## [Data records]
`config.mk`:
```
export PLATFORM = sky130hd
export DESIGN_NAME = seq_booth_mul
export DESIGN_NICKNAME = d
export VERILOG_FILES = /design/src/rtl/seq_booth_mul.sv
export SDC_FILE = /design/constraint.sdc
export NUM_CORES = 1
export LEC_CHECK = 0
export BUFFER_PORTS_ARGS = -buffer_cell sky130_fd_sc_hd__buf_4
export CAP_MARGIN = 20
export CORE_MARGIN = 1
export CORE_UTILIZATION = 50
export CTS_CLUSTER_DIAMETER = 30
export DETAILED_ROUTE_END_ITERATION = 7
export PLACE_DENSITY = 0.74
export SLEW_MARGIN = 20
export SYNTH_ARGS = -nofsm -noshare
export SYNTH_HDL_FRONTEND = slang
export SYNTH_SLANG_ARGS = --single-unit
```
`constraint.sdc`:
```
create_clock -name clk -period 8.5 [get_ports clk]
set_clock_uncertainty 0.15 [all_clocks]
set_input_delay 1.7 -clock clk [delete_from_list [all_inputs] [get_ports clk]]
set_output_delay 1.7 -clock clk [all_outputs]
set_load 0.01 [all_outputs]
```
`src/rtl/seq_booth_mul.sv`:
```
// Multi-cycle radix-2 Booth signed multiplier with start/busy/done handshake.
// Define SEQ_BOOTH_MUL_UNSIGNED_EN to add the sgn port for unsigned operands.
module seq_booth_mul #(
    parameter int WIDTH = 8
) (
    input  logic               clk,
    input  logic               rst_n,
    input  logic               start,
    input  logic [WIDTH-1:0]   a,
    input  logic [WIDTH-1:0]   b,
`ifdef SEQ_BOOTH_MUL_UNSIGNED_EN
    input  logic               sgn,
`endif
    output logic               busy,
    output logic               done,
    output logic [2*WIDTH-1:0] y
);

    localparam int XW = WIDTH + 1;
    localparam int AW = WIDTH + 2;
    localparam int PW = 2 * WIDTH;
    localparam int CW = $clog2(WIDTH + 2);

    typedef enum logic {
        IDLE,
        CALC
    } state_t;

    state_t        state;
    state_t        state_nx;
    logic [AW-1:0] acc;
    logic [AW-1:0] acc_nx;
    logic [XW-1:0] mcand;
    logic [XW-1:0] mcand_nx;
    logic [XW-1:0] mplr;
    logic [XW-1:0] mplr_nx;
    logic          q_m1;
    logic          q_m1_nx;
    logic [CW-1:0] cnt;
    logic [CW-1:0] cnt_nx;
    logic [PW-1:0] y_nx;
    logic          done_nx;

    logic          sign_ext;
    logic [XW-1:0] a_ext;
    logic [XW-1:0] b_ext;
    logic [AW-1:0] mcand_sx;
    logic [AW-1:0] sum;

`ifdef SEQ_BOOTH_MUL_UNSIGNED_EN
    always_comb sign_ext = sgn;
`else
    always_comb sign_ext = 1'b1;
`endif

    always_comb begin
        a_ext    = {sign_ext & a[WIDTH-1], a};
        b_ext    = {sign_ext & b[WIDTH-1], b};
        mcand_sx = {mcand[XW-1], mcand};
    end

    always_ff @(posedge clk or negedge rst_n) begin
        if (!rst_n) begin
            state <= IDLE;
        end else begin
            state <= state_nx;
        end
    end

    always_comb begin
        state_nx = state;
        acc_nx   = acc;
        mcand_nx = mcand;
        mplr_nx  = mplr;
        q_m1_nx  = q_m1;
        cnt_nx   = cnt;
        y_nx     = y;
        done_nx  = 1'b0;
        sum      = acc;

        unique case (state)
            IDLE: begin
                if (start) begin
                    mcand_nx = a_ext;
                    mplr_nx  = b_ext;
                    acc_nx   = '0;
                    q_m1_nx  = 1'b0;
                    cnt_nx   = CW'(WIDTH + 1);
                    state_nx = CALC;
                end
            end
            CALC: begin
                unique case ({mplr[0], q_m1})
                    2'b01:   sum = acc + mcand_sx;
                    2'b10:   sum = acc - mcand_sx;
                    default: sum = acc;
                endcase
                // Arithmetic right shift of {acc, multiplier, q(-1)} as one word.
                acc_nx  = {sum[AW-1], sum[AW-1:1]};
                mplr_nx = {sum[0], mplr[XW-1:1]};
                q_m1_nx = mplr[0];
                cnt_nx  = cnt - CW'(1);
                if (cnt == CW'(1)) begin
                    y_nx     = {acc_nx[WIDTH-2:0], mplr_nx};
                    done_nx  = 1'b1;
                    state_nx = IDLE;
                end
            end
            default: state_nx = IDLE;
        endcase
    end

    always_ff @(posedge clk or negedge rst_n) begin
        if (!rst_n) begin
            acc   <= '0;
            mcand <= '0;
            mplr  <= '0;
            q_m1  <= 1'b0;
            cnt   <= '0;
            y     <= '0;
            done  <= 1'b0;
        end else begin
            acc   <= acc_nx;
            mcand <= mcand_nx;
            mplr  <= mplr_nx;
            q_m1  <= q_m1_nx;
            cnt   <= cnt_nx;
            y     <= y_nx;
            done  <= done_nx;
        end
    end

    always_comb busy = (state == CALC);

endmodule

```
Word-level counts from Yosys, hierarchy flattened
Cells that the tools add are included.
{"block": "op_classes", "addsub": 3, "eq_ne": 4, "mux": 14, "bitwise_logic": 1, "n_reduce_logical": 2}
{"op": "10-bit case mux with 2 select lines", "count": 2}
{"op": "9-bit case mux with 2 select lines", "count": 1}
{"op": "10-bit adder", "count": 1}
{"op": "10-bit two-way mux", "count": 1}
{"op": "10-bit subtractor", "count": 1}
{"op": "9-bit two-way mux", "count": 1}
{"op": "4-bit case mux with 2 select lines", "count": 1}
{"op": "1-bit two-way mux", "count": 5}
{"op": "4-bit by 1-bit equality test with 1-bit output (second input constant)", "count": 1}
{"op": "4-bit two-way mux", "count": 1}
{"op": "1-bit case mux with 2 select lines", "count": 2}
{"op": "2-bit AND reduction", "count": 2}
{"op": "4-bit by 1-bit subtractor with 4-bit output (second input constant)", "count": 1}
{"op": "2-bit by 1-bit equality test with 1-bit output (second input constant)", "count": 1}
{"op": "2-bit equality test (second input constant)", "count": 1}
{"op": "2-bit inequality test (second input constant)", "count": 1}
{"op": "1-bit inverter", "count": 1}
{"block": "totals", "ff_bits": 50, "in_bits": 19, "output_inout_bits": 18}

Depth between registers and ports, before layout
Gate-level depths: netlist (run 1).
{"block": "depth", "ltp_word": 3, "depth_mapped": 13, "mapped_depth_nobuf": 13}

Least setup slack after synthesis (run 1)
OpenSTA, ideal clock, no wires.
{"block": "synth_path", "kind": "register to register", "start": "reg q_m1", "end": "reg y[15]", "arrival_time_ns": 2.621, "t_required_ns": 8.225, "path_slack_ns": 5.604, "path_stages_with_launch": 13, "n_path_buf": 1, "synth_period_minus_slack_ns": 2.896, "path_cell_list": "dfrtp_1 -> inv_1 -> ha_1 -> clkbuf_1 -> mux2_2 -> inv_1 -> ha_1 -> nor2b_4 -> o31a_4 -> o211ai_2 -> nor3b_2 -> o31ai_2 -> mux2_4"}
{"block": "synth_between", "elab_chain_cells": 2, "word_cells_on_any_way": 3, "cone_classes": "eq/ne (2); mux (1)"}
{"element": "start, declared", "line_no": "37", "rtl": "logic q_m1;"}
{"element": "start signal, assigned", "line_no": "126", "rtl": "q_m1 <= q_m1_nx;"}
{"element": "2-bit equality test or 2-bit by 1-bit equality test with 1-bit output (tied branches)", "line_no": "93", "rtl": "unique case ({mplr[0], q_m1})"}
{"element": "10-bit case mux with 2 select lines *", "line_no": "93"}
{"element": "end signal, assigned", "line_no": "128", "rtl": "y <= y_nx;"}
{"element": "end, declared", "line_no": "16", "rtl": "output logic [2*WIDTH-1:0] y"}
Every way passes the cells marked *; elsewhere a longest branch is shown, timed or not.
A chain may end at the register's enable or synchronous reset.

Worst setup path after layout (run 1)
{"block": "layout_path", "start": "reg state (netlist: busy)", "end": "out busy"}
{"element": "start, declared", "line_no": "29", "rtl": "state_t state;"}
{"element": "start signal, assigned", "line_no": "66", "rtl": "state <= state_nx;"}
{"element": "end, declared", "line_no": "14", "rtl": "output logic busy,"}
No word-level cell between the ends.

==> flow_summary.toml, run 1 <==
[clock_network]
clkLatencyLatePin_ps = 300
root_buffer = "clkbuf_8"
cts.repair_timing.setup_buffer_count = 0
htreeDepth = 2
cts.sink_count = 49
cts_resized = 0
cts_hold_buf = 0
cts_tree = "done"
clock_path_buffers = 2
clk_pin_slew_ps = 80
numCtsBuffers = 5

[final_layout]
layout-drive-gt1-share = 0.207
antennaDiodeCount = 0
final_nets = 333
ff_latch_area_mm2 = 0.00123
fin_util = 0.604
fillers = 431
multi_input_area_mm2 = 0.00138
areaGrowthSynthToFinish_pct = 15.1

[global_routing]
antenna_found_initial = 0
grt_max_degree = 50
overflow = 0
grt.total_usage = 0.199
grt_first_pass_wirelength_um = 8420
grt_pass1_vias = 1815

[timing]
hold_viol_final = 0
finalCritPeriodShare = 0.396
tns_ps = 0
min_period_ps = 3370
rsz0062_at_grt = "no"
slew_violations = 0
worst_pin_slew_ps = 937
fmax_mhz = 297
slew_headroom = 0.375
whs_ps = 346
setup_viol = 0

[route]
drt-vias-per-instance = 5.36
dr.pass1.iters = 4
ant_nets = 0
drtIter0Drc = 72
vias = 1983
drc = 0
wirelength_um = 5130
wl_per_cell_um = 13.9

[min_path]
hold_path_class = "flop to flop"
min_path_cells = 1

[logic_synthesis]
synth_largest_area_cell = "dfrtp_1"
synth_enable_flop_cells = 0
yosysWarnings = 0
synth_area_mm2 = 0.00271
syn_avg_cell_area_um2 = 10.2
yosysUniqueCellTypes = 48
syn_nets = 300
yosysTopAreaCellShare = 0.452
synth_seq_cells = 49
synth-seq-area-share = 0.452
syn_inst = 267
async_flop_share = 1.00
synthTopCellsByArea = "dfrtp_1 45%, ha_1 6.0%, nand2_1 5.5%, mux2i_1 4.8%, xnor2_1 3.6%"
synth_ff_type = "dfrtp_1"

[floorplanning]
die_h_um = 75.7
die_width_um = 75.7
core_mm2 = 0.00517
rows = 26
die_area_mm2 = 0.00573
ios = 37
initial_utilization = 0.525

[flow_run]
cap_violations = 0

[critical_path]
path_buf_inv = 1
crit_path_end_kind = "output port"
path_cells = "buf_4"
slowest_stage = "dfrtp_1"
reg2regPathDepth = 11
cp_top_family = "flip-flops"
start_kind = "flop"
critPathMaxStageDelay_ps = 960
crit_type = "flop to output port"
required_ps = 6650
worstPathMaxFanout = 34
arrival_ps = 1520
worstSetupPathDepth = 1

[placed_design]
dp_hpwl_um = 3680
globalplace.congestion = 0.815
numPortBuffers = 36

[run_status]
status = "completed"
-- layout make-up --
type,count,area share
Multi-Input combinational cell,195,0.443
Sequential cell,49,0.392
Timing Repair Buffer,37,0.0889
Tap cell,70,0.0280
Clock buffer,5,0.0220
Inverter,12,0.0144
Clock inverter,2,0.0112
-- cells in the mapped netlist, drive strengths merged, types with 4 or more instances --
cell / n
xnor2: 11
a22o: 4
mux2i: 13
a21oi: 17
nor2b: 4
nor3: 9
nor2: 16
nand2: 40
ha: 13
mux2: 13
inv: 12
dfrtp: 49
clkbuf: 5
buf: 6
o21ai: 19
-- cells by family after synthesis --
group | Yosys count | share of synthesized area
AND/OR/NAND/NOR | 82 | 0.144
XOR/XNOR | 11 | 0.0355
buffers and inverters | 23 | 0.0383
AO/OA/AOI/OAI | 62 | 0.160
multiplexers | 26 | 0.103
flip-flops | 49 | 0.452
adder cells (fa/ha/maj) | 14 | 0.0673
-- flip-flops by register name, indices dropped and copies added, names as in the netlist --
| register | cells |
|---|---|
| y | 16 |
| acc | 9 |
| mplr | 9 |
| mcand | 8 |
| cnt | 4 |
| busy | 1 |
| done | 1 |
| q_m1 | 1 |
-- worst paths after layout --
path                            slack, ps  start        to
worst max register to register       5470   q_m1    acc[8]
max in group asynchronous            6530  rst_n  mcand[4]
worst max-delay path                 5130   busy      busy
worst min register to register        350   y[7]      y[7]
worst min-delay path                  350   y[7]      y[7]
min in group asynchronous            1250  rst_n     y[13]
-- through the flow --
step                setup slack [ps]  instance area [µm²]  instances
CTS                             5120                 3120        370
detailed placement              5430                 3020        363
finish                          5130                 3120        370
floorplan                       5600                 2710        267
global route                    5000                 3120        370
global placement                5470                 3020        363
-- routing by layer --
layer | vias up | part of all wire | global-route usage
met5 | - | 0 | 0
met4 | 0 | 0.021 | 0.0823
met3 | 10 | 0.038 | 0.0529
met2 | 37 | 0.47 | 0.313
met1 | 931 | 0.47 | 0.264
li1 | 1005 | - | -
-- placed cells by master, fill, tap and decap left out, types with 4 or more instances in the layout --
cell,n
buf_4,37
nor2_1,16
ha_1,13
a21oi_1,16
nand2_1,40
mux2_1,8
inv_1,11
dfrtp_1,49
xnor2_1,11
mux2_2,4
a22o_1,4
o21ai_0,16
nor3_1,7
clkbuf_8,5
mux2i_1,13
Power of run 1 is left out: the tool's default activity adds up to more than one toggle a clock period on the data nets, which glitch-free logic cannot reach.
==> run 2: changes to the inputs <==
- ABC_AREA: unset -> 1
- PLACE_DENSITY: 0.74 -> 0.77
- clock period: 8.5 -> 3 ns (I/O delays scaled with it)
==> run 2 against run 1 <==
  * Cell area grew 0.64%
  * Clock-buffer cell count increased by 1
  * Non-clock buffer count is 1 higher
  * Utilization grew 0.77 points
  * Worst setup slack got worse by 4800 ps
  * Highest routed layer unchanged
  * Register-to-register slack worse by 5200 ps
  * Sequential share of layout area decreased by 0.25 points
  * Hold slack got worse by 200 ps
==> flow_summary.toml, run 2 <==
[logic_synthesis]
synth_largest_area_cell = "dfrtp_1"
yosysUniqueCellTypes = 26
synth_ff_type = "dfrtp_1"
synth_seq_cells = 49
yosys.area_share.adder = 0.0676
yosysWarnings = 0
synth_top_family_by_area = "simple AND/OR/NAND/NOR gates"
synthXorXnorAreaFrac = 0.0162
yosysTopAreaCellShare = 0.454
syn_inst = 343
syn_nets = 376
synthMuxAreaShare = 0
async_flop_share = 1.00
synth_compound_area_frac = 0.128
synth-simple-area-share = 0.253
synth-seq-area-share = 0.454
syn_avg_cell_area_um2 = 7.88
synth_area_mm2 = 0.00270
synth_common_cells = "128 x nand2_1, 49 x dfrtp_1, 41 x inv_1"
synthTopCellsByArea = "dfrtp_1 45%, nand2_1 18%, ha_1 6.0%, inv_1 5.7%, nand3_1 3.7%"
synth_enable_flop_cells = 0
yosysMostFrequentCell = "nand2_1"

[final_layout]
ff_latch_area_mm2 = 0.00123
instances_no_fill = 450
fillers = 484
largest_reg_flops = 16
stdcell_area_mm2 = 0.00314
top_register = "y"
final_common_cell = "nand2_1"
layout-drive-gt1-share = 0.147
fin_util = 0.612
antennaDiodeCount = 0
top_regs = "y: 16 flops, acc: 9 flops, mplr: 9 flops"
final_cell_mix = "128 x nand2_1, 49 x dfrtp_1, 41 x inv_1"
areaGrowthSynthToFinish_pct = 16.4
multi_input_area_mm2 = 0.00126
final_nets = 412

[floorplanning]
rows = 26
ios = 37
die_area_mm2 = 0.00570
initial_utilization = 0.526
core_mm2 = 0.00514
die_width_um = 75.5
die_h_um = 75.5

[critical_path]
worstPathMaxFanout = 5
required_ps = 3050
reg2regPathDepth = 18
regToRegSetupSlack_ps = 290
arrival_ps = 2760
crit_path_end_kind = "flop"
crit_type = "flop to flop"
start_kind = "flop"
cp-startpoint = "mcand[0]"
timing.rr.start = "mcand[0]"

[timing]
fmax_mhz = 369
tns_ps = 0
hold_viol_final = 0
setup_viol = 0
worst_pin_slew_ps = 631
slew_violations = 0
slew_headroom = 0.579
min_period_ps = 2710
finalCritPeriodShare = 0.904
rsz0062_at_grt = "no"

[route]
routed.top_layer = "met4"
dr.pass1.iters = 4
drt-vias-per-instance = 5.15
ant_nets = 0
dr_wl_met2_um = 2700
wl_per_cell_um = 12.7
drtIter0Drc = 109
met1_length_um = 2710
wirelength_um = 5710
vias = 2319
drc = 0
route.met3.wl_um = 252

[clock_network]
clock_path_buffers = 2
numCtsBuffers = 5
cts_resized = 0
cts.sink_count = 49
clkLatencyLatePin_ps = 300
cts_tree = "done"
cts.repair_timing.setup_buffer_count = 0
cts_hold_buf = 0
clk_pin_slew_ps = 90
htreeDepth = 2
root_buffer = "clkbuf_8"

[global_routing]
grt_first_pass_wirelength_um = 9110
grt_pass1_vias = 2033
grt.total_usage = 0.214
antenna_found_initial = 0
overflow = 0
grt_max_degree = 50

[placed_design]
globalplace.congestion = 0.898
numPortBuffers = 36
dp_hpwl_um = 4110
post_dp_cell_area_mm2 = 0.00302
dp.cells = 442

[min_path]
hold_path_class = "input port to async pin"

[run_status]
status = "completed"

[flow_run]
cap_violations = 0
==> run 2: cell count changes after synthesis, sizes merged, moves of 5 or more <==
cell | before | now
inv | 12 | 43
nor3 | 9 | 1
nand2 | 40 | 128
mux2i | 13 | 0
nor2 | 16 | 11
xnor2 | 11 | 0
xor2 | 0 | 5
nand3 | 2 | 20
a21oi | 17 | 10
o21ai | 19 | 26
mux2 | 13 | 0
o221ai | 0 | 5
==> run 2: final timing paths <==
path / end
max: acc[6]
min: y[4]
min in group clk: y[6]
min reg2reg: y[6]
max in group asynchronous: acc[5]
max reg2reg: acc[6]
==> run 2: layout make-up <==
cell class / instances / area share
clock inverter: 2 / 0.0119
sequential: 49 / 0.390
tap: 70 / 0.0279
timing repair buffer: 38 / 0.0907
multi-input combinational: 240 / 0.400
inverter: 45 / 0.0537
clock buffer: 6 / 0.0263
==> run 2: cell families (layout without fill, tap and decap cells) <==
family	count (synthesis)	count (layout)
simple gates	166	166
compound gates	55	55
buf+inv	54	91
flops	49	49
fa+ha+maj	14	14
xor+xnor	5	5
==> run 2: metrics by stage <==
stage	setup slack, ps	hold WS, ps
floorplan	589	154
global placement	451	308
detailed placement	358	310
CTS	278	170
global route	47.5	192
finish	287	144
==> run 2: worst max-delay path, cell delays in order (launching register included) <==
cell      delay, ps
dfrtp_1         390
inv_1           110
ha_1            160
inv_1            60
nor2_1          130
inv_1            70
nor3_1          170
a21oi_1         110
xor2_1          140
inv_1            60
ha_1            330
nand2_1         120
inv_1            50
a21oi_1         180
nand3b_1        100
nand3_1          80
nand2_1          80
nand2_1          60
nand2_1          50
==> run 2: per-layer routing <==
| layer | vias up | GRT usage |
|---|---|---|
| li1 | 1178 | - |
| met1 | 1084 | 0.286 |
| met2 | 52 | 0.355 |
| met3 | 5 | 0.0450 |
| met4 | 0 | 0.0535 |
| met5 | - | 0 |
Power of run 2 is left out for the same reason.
---
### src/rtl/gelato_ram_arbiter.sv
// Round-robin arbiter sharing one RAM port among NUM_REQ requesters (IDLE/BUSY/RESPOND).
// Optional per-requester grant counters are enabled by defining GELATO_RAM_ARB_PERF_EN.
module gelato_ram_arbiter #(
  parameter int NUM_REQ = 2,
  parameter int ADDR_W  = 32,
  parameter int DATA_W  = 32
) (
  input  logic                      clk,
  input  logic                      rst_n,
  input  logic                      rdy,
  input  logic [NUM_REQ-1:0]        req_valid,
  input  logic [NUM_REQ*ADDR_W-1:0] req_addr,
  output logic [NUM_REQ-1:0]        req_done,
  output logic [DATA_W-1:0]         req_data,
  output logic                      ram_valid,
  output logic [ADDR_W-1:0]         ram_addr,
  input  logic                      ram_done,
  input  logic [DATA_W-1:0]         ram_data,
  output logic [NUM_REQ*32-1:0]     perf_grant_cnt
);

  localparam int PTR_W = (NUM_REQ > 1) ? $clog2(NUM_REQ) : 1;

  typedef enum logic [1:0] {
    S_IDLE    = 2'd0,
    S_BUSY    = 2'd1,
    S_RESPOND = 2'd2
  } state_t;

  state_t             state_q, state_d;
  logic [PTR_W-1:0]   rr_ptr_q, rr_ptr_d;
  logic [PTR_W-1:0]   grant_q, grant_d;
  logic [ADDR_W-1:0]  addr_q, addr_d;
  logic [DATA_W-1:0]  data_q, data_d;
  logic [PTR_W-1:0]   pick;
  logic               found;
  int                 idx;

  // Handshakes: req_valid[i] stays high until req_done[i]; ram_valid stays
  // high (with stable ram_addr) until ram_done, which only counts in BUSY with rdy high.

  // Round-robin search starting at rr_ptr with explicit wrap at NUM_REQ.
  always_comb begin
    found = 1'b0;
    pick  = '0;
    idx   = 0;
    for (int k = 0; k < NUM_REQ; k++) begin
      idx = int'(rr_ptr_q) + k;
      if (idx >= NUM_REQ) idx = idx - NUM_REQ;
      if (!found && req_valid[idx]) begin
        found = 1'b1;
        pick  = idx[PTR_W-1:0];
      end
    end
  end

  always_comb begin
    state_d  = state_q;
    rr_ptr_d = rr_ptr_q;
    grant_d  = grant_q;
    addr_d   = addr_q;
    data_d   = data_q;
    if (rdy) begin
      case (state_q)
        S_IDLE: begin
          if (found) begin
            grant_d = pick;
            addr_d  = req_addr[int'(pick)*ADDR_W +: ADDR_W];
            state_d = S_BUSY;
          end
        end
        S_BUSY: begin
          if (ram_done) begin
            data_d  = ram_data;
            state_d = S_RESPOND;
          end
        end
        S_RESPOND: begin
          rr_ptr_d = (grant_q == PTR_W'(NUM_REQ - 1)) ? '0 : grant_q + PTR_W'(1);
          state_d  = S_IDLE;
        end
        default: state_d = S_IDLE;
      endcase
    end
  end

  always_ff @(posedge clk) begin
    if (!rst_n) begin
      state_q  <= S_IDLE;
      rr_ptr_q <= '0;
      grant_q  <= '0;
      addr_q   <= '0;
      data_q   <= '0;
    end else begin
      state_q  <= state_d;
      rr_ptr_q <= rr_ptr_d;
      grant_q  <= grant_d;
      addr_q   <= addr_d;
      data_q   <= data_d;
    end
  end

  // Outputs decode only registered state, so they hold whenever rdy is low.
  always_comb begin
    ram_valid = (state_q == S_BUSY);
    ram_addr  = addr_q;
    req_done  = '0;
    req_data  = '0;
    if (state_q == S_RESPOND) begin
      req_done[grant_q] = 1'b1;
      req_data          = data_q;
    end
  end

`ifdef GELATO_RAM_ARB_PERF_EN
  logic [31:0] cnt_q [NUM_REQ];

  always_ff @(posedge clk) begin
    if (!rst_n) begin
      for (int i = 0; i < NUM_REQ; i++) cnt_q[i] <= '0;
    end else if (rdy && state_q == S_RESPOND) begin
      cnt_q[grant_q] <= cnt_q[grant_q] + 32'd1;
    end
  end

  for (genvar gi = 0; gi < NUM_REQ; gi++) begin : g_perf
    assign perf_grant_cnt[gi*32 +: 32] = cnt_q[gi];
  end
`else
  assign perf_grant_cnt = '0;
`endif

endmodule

## [Problem]
Where in the records does the string "Power" appear? Copy every line that has it.

## [Final answer]
Power of run 1 is left out: the tool's default activity adds up to more than one toggle a clock period on the data nets, which glitch-free logic cannot reach.
Power of run 2 is left out for the same reason.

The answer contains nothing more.